> ACTION ITEM
Exactly as written, retype all of the records that come next.

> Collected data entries
◆ ◆ ◆ ◆ ◆ ◆ ◆

**config.mk**
```make
export PLATFORM = sky130hd
export DESIGN_NAME = dtls_client_hello_scanner
export DESIGN_NICKNAME = d
export VERILOG_FILES = /design/src/design/dchs_pkg.sv /design/src/design/dchs_parser.sv /design/src/design/dchs_out_queue.sv /design/src/design/dtls_client_hello_scanner.sv
export SDC_FILE = /design/constraint.sdc
export NUM_CORES = 1
export LEC_CHECK = 0
export ABC_AREA = 1
export BUFFER_PORTS_ARGS = -buffer_cell sky130_fd_sc_hd__buf_2
export CORE_UTILIZATION = 60
export DETAILED_ROUTE_END_ITERATION = 16
export GPL_TIMING_DRIVEN = 0
export PLACE_DENSITY = 0.77
export SLEW_MARGIN = 20
export SYNTH_ARGS = -nofsm -noshare
export SYNTH_HDL_FRONTEND = slang
export SYNTH_HIERARCHICAL = 1
export SYNTH_SLANG_ARGS = --single-unit
```
**constraint.sdc**
```tcl
create_clock -name clk -period 15.81 [get_ports clk]
set_input_delay 3.9525 -clock clk [delete_from_list [all_inputs] [get_ports clk]]
set_output_delay 3.9525 -clock clk [all_outputs]
set_load 0.005 [all_outputs]
```
**config.mk**
```make
export PLATFORM = sky130hd
export DESIGN_NAME = hsl_mix
export DESIGN_NICKNAME = d
export VERILOG_FILES = /design/src/hw/rtl/hsl_pkg.sv /design/src/hw/rtl/hsl_mix.sv
export SDC_FILE = /design/constraint.sdc
export NUM_CORES = 1
export LEC_CHECK = 0
export BUFFER_PORTS_ARGS = -buffer_cell sky130_fd_sc_hd__buf_2
export CAP_MARGIN = 20
export CORE_ASPECT_RATIO = 0.9
export CORE_MARGIN = 3
export CORE_UTILIZATION = 60
export DETAILED_ROUTE_END_ITERATION = 10
export PLACE_DENSITY = 0.95
export SYNTH_ARGS = -nofsm -noshare
export SYNTH_HDL_FRONTEND = slang
export SYNTH_SLANG_ARGS = --single-unit
export TNS_END_PERCENT = 1
```
**constraint.sdc**
```tcl
create_clock -name clk -period 10.95 [get_ports clk]
set_clock_uncertainty 0.1 [all_clocks]
set_input_delay 1.095 -clock clk [delete_from_list [all_inputs] [get_ports clk]]
set_output_delay 1.095 -clock clk [all_outputs]
set_load 0.03 [all_outputs]
```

◆ ◆ ◆ ◆ ◆ ◆ ◆

> RESULT FOR THIS TASK
**config.mk**
```make
export PLATFORM = sky130hd
export DESIGN_NAME = dtls_client_hello_scanner
export DESIGN_NICKNAME = d
export VERILOG_FILES = /design/src/design/dchs_pkg.sv /design/src/design/dchs_parser.sv /design/src/design/dchs_out_queue.sv /design/src/design/dtls_client_hello_scanner.sv
export SDC_FILE = /design/constraint.sdc
export NUM_CORES = 1
export LEC_CHECK = 0
export ABC_AREA = 1
export BUFFER_PORTS_ARGS = -buffer_cell sky130_fd_sc_hd__buf_2
export CORE_UTILIZATION = 60
export DETAILED_ROUTE_END_ITERATION = 16
export GPL_TIMING_DRIVEN = 0
export PLACE_DENSITY = 0.77
export SLEW_MARGIN = 20
export SYNTH_ARGS = -nofsm -noshare
export SYNTH_HDL_FRONTEND = slang
export SYNTH_HIERARCHICAL = 1
export SYNTH_SLANG_ARGS = --single-unit
```
**constraint.sdc**
```tcl
create_clock -name clk -period 15.81 [get_ports clk]
set_input_delay 3.9525 -clock clk [delete_from_list [all_inputs] [get_ports clk]]
set_output_delay 3.9525 -clock clk [all_outputs]
set_load 0.005 [all_outputs]
```
**config.mk**
```make
export PLATFORM = sky130hd
export DESIGN_NAME = hsl_mix
export DESIGN_NICKNAME = d
export VERILOG_FILES = /design/src/hw/rtl/hsl_pkg.sv /design/src/hw/rtl/hsl_mix.sv
export SDC_FILE = /design/constraint.sdc
export NUM_CORES = 1
export LEC_CHECK = 0
export BUFFER_PORTS_ARGS = -buffer_cell sky130_fd_sc_hd__buf_2
export CAP_MARGIN = 20
export CORE_ASPECT_RATIO = 0.9
export CORE_MARGIN = 3
export CORE_UTILIZATION = 60
export DETAILED_ROUTE_END_ITERATION = 10
export PLACE_DENSITY = 0.95
export SYNTH_ARGS = -nofsm -noshare
export SYNTH_HDL_FRONTEND = slang
export SYNTH_SLANG_ARGS = --single-unit
export TNS_END_PERCENT = 1
```
**constraint.sdc**
```tcl
create_clock -name clk -period 10.95 [get_ports clk]
set_clock_uncertainty 0.1 [all_clocks]
set_input_delay 1.095 -clock clk [delete_from_list [all_inputs] [get_ports clk]]
set_output_delay 1.095 -clock clk [all_outputs]
set_load 0.03 [all_outputs]
```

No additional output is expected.